- **Requirement**: Using the data below, copy out all lines with the word "division".

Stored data
### src/config_decode_if.sv
// carrier between the top and the configuration word decoder
`timescale 1ns/1ps
`default_nettype none
interface config_decode_if;
    import core_cfg_pkg::*;
    logic [CONFIG_W-1:0] config_word;
    osc_kind_t           osc_kind;
    logic                watchdog_on;
    logic                protect_on;

    modport decoder (input config_word, output osc_kind, output watchdog_on, output protect_on);
    modport user    (output config_word, input osc_kind, input watchdog_on, input protect_on);
endinterface
`default_nettype wire

### src/config_word_decode.sv
// combinational decode of the non-volatile configuration word
`timescale 1ns/1ps
`default_nettype none
module config_word_decode #(
    parameter bit NEWER_VARIANT = 1'b1
) (
    config_decode_if.decoder cfg
);
    import core_cfg_pkg::*;

    wire [1:0] osc_bits = cfg.config_word[CFG_OSC_HI:CFG_OSC_LO];
    wire [CFG_PROTECT_W-1:0] protect_bits = cfg.config_word[CFG_PROTECT_HI:CFG_PROTECT_LO];
    // older parts carry one protect bit in the lowest protect position
    wire protect_new = ~&protect_bits;
    wire protect_old = ~protect_bits[0];

    always_comb begin
        case (osc_bits)
            OSC_LOW_POWER:  cfg.osc_kind = osc_low_power_crystal;
            OSC_STANDARD:   cfg.osc_kind = osc_standard_crystal;
            OSC_HIGH_SPEED: cfg.osc_kind = osc_high_speed_crystal;
            OSC_RC:         cfg.osc_kind = osc_rc;
            default:        cfg.osc_kind = osc_rc;
        endcase
    end

    assign cfg.watchdog_on = cfg.config_word[CFG_WATCHDOG_EN];
    assign cfg.protect_on  = NEWER_VARIANT ? protect_new : protect_old;
endmodule // config_word_decode
`default_nettype wire

### src/core_status_option_config.sv
// status register, option register and configuration decode of the core
// Operation
// - status register sits at data address 03h
// - flag-updating instructions override written zero/carries
// - time-out and power-down flags ignore writes
// - clear-file clears page bits, sets zero
// - bits 6-5 preselect program page
// - option is six-bit write-only prescaler control
// - option-load instruction copies working register in
// - reset sets option bits 5-0, 7-6 zero
// - option bit 5 selects timer source
// - option bit 4 selects external edge
// - option bit 3 assigns shared prescaler (code gates only the watchdog division; timer division stays rate plus one)
// - rate field sets timer/watchdog division
// - config bits 1-0 select oscillator type
// - config bit 2 enables watchdog
// - newer parts: bits 11-3 code protection
// - older parts: single code protection bit
`timescale 1ns/1ps
`default_nettype none
module core_status_option_config #(
    parameter bit LARGE_PROGRAM  = 1'b1,
    parameter bit NEWER_VARIANT  = 1'b1
) (
    input  wire logic                                   clk_sys_in,
    input  wire logic                                   reset_in,
    // file register access from the execution logic
    input  wire logic [core_cfg_pkg::DATA_ADDR_W-1:0]   file_addr_in,
    input  wire logic                                   file_wr_in,
    input  wire logic [7:0]                             file_wr_data_in,
    input  wire logic                                   file_rd_in,
    input  wire logic                                   clear_file_instr_in,
    // flag results of the executing instruction
    input  wire logic                                   zero_update_in,
    input  wire logic                                   nibble_carry_update_in,
    input  wire logic                                   carry_update_in,
    input  wire logic                                   zero_result_in,
    input  wire logic                                   nibble_carry_result_in,
    input  wire logic                                   carry_result_in,
    // reset-status events
    input  wire logic                                   power_up_in,
    input  wire logic                                   watchdog_clear_instr_in,
    input  wire logic                                   sleep_instr_in,
    input  wire logic                                   watchdog_timeout_in,
    // option load
    input  wire logic                                   option_load_in,
    input  wire logic [7:0]                             work_reg_in,
    // configuration word
    input  wire logic [core_cfg_pkg::CONFIG_W-1:0]      config_word_in,
    // results
    output logic [7:0]                                  file_rd_data_out,
    output logic                                        file_rd_hit_out,
    output logic [7:0]                                  alu_and_reset_flags_out,
    output logic [1:0]                                  page_select_out,
    output logic [7:0]                                  timer_prescaler_setup_out,
    output logic                                        timer_source_select_out,
    output logic                                        timer_edge_select_out,
    output logic                                        prescaler_assign_out,
    output logic [2:0]                                  prescaler_rate_out,
    output logic [3:0]                                  timer_div_log2_out,
    output logic [3:0]                                  watchdog_div_log2_out,
    output logic [1:0]                                  oscillator_type_select_out,
    output logic                                        watchdog_enable_bit_out,
    output logic                                        code_protect_on_out
);
    import core_cfg_pkg::*;

    logic [7:0]          status_q;
    logic [7:0]          status_d;
    logic [OPTION_W-1:0] option_q;
    logic [OPTION_W-1:0] option_d;
    logic [CONFIG_W-1:0] config_q;

    config_decode_if cfg_bus ();

    config_word_decode #(
        .NEWER_VARIANT (NEWER_VARIANT)
    ) u_decode (
        .cfg (cfg_bus.decoder)
    );

    assign cfg_bus.config_word = config_q;

    // address decode
    wire status_hit   = (file_addr_in == ALU_FLAGS_ADDR);
    wire status_write = file_wr_in & status_hit;
    wire clear_write  = status_write & clear_file_instr_in;

    // written value with clear-file forcing page bits low and zero high
    wire [7:0] write_value = clear_write ? {3'b000, status_q[ST_TIMEOUT],
                                            status_q[ST_POWERDOWN], 1'b1,
                                            status_q[ST_NIBBLE_CARRY],
                                            status_q[ST_CARRY]}
                                         : file_wr_data_in;

    wire [7:0] after_write = status_write ? write_value : status_q;

    // flag results win over the written bits
    wire zero_next  = zero_update_in ? zero_result_in : after_write[ST_ZERO];
    wire nib_next   = nibble_carry_update_in ? nibble_carry_result_in
                                             : after_write[ST_NIBBLE_CARRY];
    wire carry_next = carry_update_in ? carry_result_in : after_write[ST_CARRY];

    // the set events win over the clearing event if they coincide
    wire timeout_set   = power_up_in | watchdog_clear_instr_in | sleep_instr_in;
    wire timeout_next  = timeout_set ? 1'b1
                       : (watchdog_timeout_in ? 1'b0 : status_q[ST_TIMEOUT]);
    wire powerdown_set = power_up_in | watchdog_clear_instr_in;
    wire powerdown_next = powerdown_set ? 1'b1
                        : (sleep_instr_in ? 1'b0 : status_q[ST_POWERDOWN]);

    assign status_d = {after_write[ST_SPARE_PAGE],
                       after_write[ST_PAGE_HIGH],
                       after_write[ST_PAGE_LOW],
                       timeout_next,
                       powerdown_next,
                       zero_next,
                       nib_next,
                       carry_next};

    // option has no path other than the option-load instruction
    assign option_d = option_load_in ? work_reg_in[OPTION_W-1:0] : option_q;

    wire [2:0] rate_next = option_d[OPT_RATE_HI:OPT_RATE_LO];
    // timer division is the rate field plus one; watchdog division is the rate field while option bit 3 is set, else zero
    wire [3:0] timer_log2_next = {1'b0, rate_next} + 4'h1;
    wire [3:0] wdt_log2_next   = option_d[OPT_ASSIGN] ? {1'b0, rate_next} : 4'h0;

    wire [1:0] page_next = LARGE_PROGRAM ? status_d[ST_PAGE_HIGH:ST_PAGE_LOW]
                                         : 2'b00;

    always_ff @(posedge clk_sys_in) begin
        if (reset_in) begin
            status_q <= STATUS_RESET;
            option_q <= OPTION_RESET;
            config_q <= CONFIG_RESET;
        end else begin
            status_q <= status_d;
            option_q <= option_d;
            config_q <= config_word_in;
        end
    end

    // read port: status only; other addresses answer zero with no hit
    always_ff @(posedge clk_sys_in) begin
        if (reset_in) begin
            file_rd_data_out <= 8'h00;
            file_rd_hit_out  <= 1'b0;
        end else begin
            file_rd_data_out <= (file_rd_in & status_hit) ? status_q : 8'h00;
            file_rd_hit_out  <= file_rd_in & status_hit;
        end
    end

    always_ff @(posedge clk_sys_in) begin
        if (reset_in) begin
            alu_and_reset_flags_out   <= STATUS_RESET;
            page_select_out           <= 2'b00;
            timer_prescaler_setup_out <= {2'b00, OPTION_RESET};
            timer_source_select_out   <= OPTION_RESET[OPT_SOURCE];
            timer_edge_select_out     <= OPTION_RESET[OPT_EDGE];
            prescaler_assign_out      <= OPTION_RESET[OPT_ASSIGN];
            prescaler_rate_out        <= OPTION_RESET[OPT_RATE_HI:OPT_RATE_LO];
            timer_div_log2_out        <= {1'b0, OPTION_RESET[OPT_RATE_HI:OPT_RATE_LO]} + 4'h1;
            watchdog_div_log2_out     <= {1'b0, OPTION_RESET[OPT_RATE_HI:OPT_RATE_LO]};
        end else begin
            alu_and_reset_flags_out   <= status_d;
            page_select_out           <= page_next;
            timer_prescaler_setup_out <= {2'b00, option_d};
            timer_source_select_out   <= option_d[OPT_SOURCE];
            timer_edge_select_out     <= option_d[OPT_EDGE];
            prescaler_assign_out      <= option_d[OPT_ASSIGN];
            prescaler_rate_out        <= rate_next;
            timer_div_log2_out        <= timer_log2_next;
            watchdog_div_log2_out     <= wdt_log2_next;
        end
    end

    always_ff @(posedge clk_sys_in) begin
        if (reset_in) begin
            oscillator_type_select_out <= OSC_RC;
            watchdog_enable_bit_out    <= 1'b1;
            code_protect_on_out        <= 1'b0;
        end else begin
            oscillator_type_select_out <= cfg_bus.osc_kind;
            watchdog_enable_bit_out    <= cfg_bus.watchdog_on;
            code_protect_on_out        <= cfg_bus.protect_on;
        end
    end

endmodule // core_status_option_config
`default_nettype wire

- **Exercise output**:
// - option bit 3 assigns shared prescaler (code gates only the watchdog division; timer division stays rate plus one)
// - rate field sets timer/watchdog division
    // timer division is the rate field plus one; watchdog division is the rate field while option bit 3 is set, else zero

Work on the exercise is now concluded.